§ **YOUR INSTRUCTIONS**
Go through the entries below and copy each line containing the word "adder".
_ _ _
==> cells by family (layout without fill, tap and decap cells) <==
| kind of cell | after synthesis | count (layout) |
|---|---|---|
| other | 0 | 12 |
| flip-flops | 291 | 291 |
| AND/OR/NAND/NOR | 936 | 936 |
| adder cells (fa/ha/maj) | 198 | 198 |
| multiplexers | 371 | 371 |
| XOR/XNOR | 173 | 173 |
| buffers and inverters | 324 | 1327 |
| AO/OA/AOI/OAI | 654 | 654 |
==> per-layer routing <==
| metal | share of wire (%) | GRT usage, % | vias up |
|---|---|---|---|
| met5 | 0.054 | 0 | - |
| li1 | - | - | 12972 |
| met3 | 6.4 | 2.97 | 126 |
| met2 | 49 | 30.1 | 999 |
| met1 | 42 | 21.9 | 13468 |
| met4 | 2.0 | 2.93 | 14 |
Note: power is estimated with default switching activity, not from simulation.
$ cat src/rtl/sdm_ratio_gen_if.sv
// Control bus of sdm_ratio_gen: update strobe, ratio inputs and registered P/S outputs.
interface sdm_ratio_gen_if #(
    parameter int unsigned P_WIDTH = 5,
    parameter int unsigned S_WIDTH = 3,
    parameter int unsigned F_WIDTH = 8
);
    logic                       LDi;
    logic [P_WIDTH+S_WIDTH-1:0] Ni;
    logic [F_WIDTH-1:0]         Fi;
    logic [P_WIDTH-1:0]         Pi;
    logic [S_WIDTH-1:0]         Si;
    logic                       Vo;
    logic                       ERRo;

    modport master (output LDi, Ni, Fi, input Pi, Si, Vo, ERRo);
    modport slave  (input LDi, Ni, Fi, output Pi, Si, Vo, ERRo);
endinterface

$ cat src/rtl/sdm_ratio_gen.sv
// MASH 1-1-1 ratio generator producing P/S counts for a dual-modulus divider.
// Optional macro SDM_RATIO_GEN_DITHER_EN adds a 15-bit LFSR carry-in dither on stage 1.
module sdm_ratio_gen #(
    parameter int unsigned P_WIDTH = 5,
    parameter int unsigned S_WIDTH = 3,
    parameter int unsigned F_WIDTH = 8
) (
    input  logic                 Fin,
    input  logic                 rst,
    sdm_ratio_gen_if.slave       bus
);
    localparam int unsigned NW = P_WIDTH + S_WIDTH;

    typedef enum logic {ST_INIT, ST_RUN} state_e;

    state_e               state_q;
    logic [F_WIDTH-1:0]   acc1_q, acc2_q, acc3_q;
    logic                 c2_d1_q, c3_d1_q, c3_d2_q;
    logic [P_WIDTH-1:0]   pi_q;
    logic [S_WIDTH-1:0]   si_q;
    logic                 vo_q, err_q;

    logic [F_WIDTH:0]     s1, s2, s3;
    logic [F_WIDTH-1:0]   acc1_d, acc2_d, acc3_d;
    logic                 c1, c2, c3;
    logic                 cin;
    logic signed [3:0]    corr;
    logic signed [NW+1:0] ntot_d;
    logic [NW-1:0]        nclamp_d;
    logic                 clamped_d;
    logic [P_WIDTH-1:0]   pi_d, init_pi;
    logic [S_WIDTH-1:0]   si_d, init_si;
    logic                 err_d, init_err;

`ifdef SDM_RATIO_GEN_DITHER_EN
    logic [14:0] lfsr_q, lfsr_d;
    assign cin    = lfsr_q[0];
    assign lfsr_d = {lfsr_q[13:0], lfsr_q[14] ^ lfsr_q[13]};
`else
    assign cin = 1'b0;
`endif

    always_comb begin
        s1     = {1'b0, acc1_q} + {1'b0, bus.Fi} + {{F_WIDTH{1'b0}}, cin};
        c1     = s1[F_WIDTH];
        acc1_d = s1[F_WIDTH-1:0];
        s2     = {1'b0, acc2_q} + {1'b0, acc1_d};
        c2     = s2[F_WIDTH];
        acc2_d = s2[F_WIDTH-1:0];
        s3     = {1'b0, acc3_q} + {1'b0, acc2_d};
        c3     = s3[F_WIDTH];
        acc3_d = s3[F_WIDTH-1:0];

        corr = $signed({3'b000, c1}) + $signed({3'b000, c2}) - $signed({3'b000, c2_d1_q})
             + $signed({3'b000, c3}) - $signed({2'b00, c3_d1_q, 1'b0}) + $signed({3'b000, c3_d2_q});
        ntot_d = $signed({2'b00, bus.Ni}) + $signed({{(NW-2){corr[3]}}, corr});

        // Sign bit flags underflow; bit NW flags overflow past the largest ratio.
        clamped_d = 1'b1;
        if (ntot_d[NW+1]) begin
            nclamp_d = '0;
        end else if (ntot_d[NW]) begin
            nclamp_d = '1;
        end else begin
            nclamp_d  = ntot_d[NW-1:0];
            clamped_d = 1'b0;
        end
        pi_d  = nclamp_d[NW-1:S_WIDTH];
        si_d  = nclamp_d[S_WIDTH-1:0];
        err_d = clamped_d | ({{P_WIDTH{1'b0}}, si_d} > {{S_WIDTH{1'b0}}, pi_d});

        init_pi  = bus.Ni[NW-1:S_WIDTH];
        init_si  = bus.Ni[S_WIDTH-1:0];
        init_err = {{P_WIDTH{1'b0}}, init_si} > {{S_WIDTH{1'b0}}, init_pi};
    end

    always_ff @(posedge Fin) begin
        if (rst) begin
            state_q <= ST_INIT;
            acc1_q  <= '0;
            acc2_q  <= '0;
            acc3_q  <= '0;
            c2_d1_q <= 1'b0;
            c3_d1_q <= 1'b0;
            c3_d2_q <= 1'b0;
            pi_q    <= '0;
            si_q    <= '0;
            vo_q    <= 1'b0;
            err_q   <= 1'b0;
`ifdef SDM_RATIO_GEN_DITHER_EN
            lfsr_q  <= 15'h0001;
`endif
        end else begin
            case (state_q)
                ST_INIT: begin
                    // First edge out of reset loads the plain Ni split; modulator state is untouched.
                    pi_q    <= init_pi;
                    si_q    <= init_si;
                    err_q   <= init_err;
                    vo_q    <= 1'b1;
                    state_q <= ST_RUN;
                end
                default: begin
                    vo_q <= bus.LDi;
                    if (bus.LDi) begin
                        acc1_q  <= acc1_d;
                        acc2_q  <= acc2_d;
                        acc3_q  <= acc3_d;
                        c2_d1_q <= c2;
                        c3_d2_q <= c3_d1_q;
                        c3_d1_q <= c3;
                        pi_q    <= pi_d;
                        si_q    <= si_d;
                        err_q   <= err_d;
`ifdef SDM_RATIO_GEN_DITHER_EN
                        lfsr_q  <= lfsr_d;
`endif
                    end
                end
            endcase
        end
    end

    assign bus.Pi   = pi_q;
    assign bus.Si   = si_q;
    assign bus.Vo   = vo_q;
    assign bus.ERRo = err_q;
endmodule
$ cat src/flat_wrapper.sv
// flat-port wrapper written by rule: the top's interface ports become plain ports
module sdm_ratio_gen_flat 
#(
    parameter int unsigned P_WIDTH = 5,
    parameter int unsigned S_WIDTH = 3,
    parameter int unsigned F_WIDTH = 8
)
  (Fin, rst, bus_LDi, bus_Ni, bus_Fi, bus_Pi, bus_Si, bus_Vo, bus_ERRo);
  sdm_ratio_gen_if #(.P_WIDTH(P_WIDTH), .S_WIDTH(S_WIDTH), .F_WIDTH(F_WIDTH)) bus_i ();
  input  logic Fin;
  input  logic rst;
  input wire logic [$bits(bus_i.LDi)-1:0] bus_LDi;
  input wire logic [$bits(bus_i.Ni)-1:0] bus_Ni;
  input wire logic [$bits(bus_i.Fi)-1:0] bus_Fi;
  output wire logic [$bits(bus_i.Pi)-1:0] bus_Pi;
  output wire logic [$bits(bus_i.Si)-1:0] bus_Si;
  output wire logic [$bits(bus_i.Vo)-1:0] bus_Vo;
  output wire logic [$bits(bus_i.ERRo)-1:0] bus_ERRo;
  assign bus_i.LDi = bus_LDi;
  assign bus_i.Ni = bus_Ni;
  assign bus_i.Fi = bus_Fi;
  assign bus_Pi = bus_i.Pi;
  assign bus_Si = bus_i.Si;
  assign bus_Vo = bus_i.Vo;
  assign bus_ERRo = bus_i.ERRo;
  sdm_ratio_gen #(.P_WIDTH(P_WIDTH), .S_WIDTH(S_WIDTH), .F_WIDTH(F_WIDTH)) u_core (.Fin(Fin), .rst(rst), .bus(bus_i));
endmodule
$ cat config.mk
export PLATFORM = sky130hd
export DESIGN_NAME = sdm_ratio_gen_flat
export DESIGN_NICKNAME = d
export VERILOG_FILES = /design/src/rtl/sdm_ratio_gen_if.sv /design/src/rtl/sdm_ratio_gen.sv /design/src/flat_wrapper.sv
export SDC_FILE = /design/constraint.sdc
export NUM_CORES = 1
export LEC_CHECK = 0
export CORE_MARGIN = 10
export CORE_UTILIZATION = 60
export DETAILED_ROUTE_END_ITERATION = 7
export MAX_ROUTING_LAYER = met4
export PLACE_DENSITY_LB_ADDON = 0.05
export SLEW_MARGIN = 20
export SYNTH_ARGS = -nofsm -noshare
export SYNTH_HDL_FRONTEND = slang
export SYNTH_SLANG_ARGS = --single-unit
$ cat constraint.sdc
create_clock -name Fin -period 11.5 [get_ports Fin]
set_input_delay 1.15 -clock Fin [delete_from_list [all_inputs] [get_ports Fin]]
set_output_delay 1.15 -clock Fin [all_outputs]
set_load 0.01 [all_outputs]
==> flow_summary.yaml <==
run_status:
  run_status: "finished clean"
worst_setup_path:
  r2r_setup_slack_ns: 4.09
  slowest_stage: "o211ai_2"
  crit_family: "adder cells"
  critPathLaunchType: "primary input"
  crit_fanout: 13
  critPathKind: "primary input to flop"
  timing.rr.start: "u_core.acc1_q[0]$_SDFFE_PP0P_"
  arrival_ns: 8.63
  slowest_delay_ns: 0.47
  r2r_cells: 33
  crit_path_frequent_cell: "ha_1"
  r2r_end: "u_core.bus.ERRo$_SDFFE_PP0P_"
  critPathBufInv: 4
  worstSetupEndpointType: "flop"
  cp.required_ns: 11.72
sta:
  final_hold_viol_count: 0
  rsz0062_at_grt: "no"
  report.final.slew_viol_count: 0
  finClkSkew_ns: 0.00702
  tns_ns: 0
  relSlewSlack: 0.365
  worst_pin_slew_ns: 0.951
  fmax_mhz: 119
  setup_violations: 0
  fin_crit_ns: 8.41
  fin_crit_sh: 0.731
global_routing:
  grt_util_all_layers: 0.180
  antenna_found_initial: 0
  grt.overflow.total: 0
  grt_pass1_wl_um: 12500
  grt_pass1_vias: 2535
  grt_max_degree: 36
final_layout:
  seq_area_um2: 761
  layout.nets: 483
  n_fill_cell: 457
  multi_input_area_mm2: 0.00220
  diodes: 0
  synthToLayoutAreaGrowth_pct: 11.1
  drive_gt1_frac: 0.0478
floorplan:
  ioPinCount: 29
  die_h_um: 93.0
  rows: 26
  die-area_mm2: 0.00864
  fp.dieW_um: 93.0
  initial_core_util: 0.621
  coreArea_mm2: 0.00514
clocking:
  cts_tree: "done"
  clock-root-buffer: "clkbuf_8"
  cts_resized: 0
  cts_max_level: 2
  cts_made_buffers: 5
  postCtsSetupRepairBufs: 0
  clk_latency_ns: 0.30
  cts_hold_buffers: 0
  clock_sinks: 38
  path_clk_slew_ns: 0.08
  clock_path_buffers: 2
synth:
  ys_warn_count: 0
  synthCells: 400
  synthArstFlopShare: 0
  ys_seq_area_frac: 0.238
  syn-mean-instance-area_um2: 7.99
  synth_cell_types: 54
  synth_area_leaders: "dfxtp_1 (24%), ha_1 (16%), nand2_1 (7.2%), a21oi_1 (6.4%), xnor2_1 (4.7%)"
  synth_flop_cell: "dfxtp_1"
  synth_edf_count: 0
  ys_ff_latch: 38
  syn_nets: 466
  synth.most_common_cell: "nand2_1"
  synth_top_area_frac: 0.238
  synthTopCellsByCount: "nand2_1 (61), a21oi_1 (41), ha_1 (41)"
  yosys.area.top_type: "dfxtp_1"
  syn_area_mm2: 0.00319
drt:
  firstDrtPassIters: 5
  wire_per_inst_um: 15.3
  viasPerCell: 5.78
  wirelength_um: 7450
  antenna_left: 0
  vias: 2820
  drt_iter0_drc: 124
  drc: 0
hold_path:
  whs_path_depth: 2
  hp-class: "flop to flop"
  hold_path_end: "u_core.c3_d2_q$_SDFFE_PP0P_"
  worstHoldStart: "u_core.c3_d2_q$_SDFFE_PP0P_"
place:
  routabilityCongestion: 0.937
  io_buffers: 28
  hpwl_um: 5590
power_and_ir_drop:
  ir_drop_mv: 0.0723
  p_per_area_mw_per_mm2: 152
  leakage_nw: 1.58
  power_mw: 0.538
run:
  drv_cap: 0
==> worst max path at each step <==
stage / slack (ns) / end / cells after the start / from
floorplan: 4.06 / u_core.bus.ERRo$_SDFFE_PP0P_ / 35 / bus_Fi[0]
global placement: 3.21 / u_core.bus.ERRo$_SDFFE_PP0P_ / 35 / bus_Fi[0]
detailed placement: 2.87 / u_core.bus.ERRo$_SDFFE_PP0P_ / 35 / bus_Fi[0]
CTS: 3.14 / u_core.bus.ERRo$_SDFFE_PP0P_ / 35 / bus_Fi[0]
global route: 2.50 / u_core.bus.ERRo$_SDFFE_PP0P_ / 33 / bus_Fi[0]
finish: 3.09 / u_core.bus.ERRo$_SDFFE_PP0P_ / 34 / bus_Fi[0]
==> flip-flops by register name, indices dropped and copies added (netlist names) <==
signal	count
u_core.acc1_q	8
u_core.acc2_q	8
u_core.acc3_q	8
u_core.bus.Pi	5
u_core.bus.Si	3
u_core.bus.ERRo	1
u_core.bus.Vo	1
u_core.c2_d1_q	1
u_core.c3_d1_q	1
u_core.c3_d2_q	1
u_core.state_q	1
==> routing by layer <==
layer,vias to the layer above,routed length [um],GRT usage
met1,1279,3700,0.256
met4,0,114,0.0591
met5,-,0,-
met2,87,3060,0.241
met3,11,578,0.0436
li1,1443,-,-
==> report_power, final <==
group | leakage, nW | internal (mW) | switching, mW
clock network | 0.0472 | 0.0482 | 0.0491
registers | 0.313 | 0.146 | 0.00948
logic | 1.22 | 0.125 | 0.160
==> stage by stage <==
| stage | area [um^2] | cells | worst slack, ns | utilization | hold slack [ns] |
|---|---|---|---|---|---|
| 6_report | 3550 | 488 | 3.09 | 0.691 | 0.462 |
| 3_5_place_dp | 3450 | 480 | 2.87 | 0.672 | 0.454 |
| 4_1_cts | 3550 | 488 | 3.14 | 0.691 | 0.465 |
| 2_1_floorplan | 3190 | 400 | 4.06 | - | 0.436 |
| 3_3_place_gp | 3450 | 480 | 3.21 | 0.672 | 0.442 |
| 5_1_grt | 3550 | 488 | 2.50 | 0.691 | 0.478 |
==> cell type report <==
| type | instances | share of cell area |
|---|---|---|
| Clock inverter | 2 | 0.00352 |
| Multi-Input combinational cell | 312 | 0.619 |
| Inverter | 30 | 0.0317 |
| Timing Repair Buffer | 30 | 0.0832 |
| Tap cell | 70 | 0.0247 |
| Sequential cell | 38 | 0.214 |
| Clock buffer | 6 | 0.0233 |
==> cells in the final DEF, fill, tap and decap left out, types with 2 or more instances in the layout <==
master / count
nand2_1: 61
a21oi_1: 41
ha_1: 41
dfxtp_1: 38
inv_1: 30
clkdlybuf4s50_1: 28
nor2_1: 26
xnor2_1: 17
o21ai_0: 13
a21o_1: 11
xor2_1: 8
a311oi_1: 8
nand3_1: 6
o21ai_1: 6
fa_1: 6
clkbuf_8: 6
nor3_1: 5
o21bai_1: 5
nand2b_1: 5
o211ai_1: 5
and3_1: 3
o41ai_1: 3
o2111ai_1: 3
a211oi_1: 3
a221o_1: 2
a22o_1: 2
a31oi_1: 2
or2b_2: 2
o211a_1: 2
o21a_1: 2
nor2b_1: 2
buf_4: 2
==> cell families (layout without fill, tap and decap cells) <==
logic type               count (synthesis)  after routing  synth area share
AND/OR/NAND/NOR                        121            121             0.169
AO/OA/AOI/OAI                          119            119             0.251
buffers and inverters                   50             68            0.0744
adder cells (fa/ha/maj)                 47             47             0.198
XOR/XNOR                                25             25            0.0685
flip-flops                              38             38             0.238
==> tightest hold or removal path, stage by stage (launching register included) <==
cell and delay [ns]:
dfxtp_1 0.31, nand2_1 0.05, a21oi_1 0.06
Power figures use the tool's default switching activity.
_ _ _
§ **RESULT FOR THIS TASK**
| adder cells (fa/ha/maj) | 198 | 198 |
  crit_family: "adder cells"
adder cells (fa/ha/maj)                 47             47             0.198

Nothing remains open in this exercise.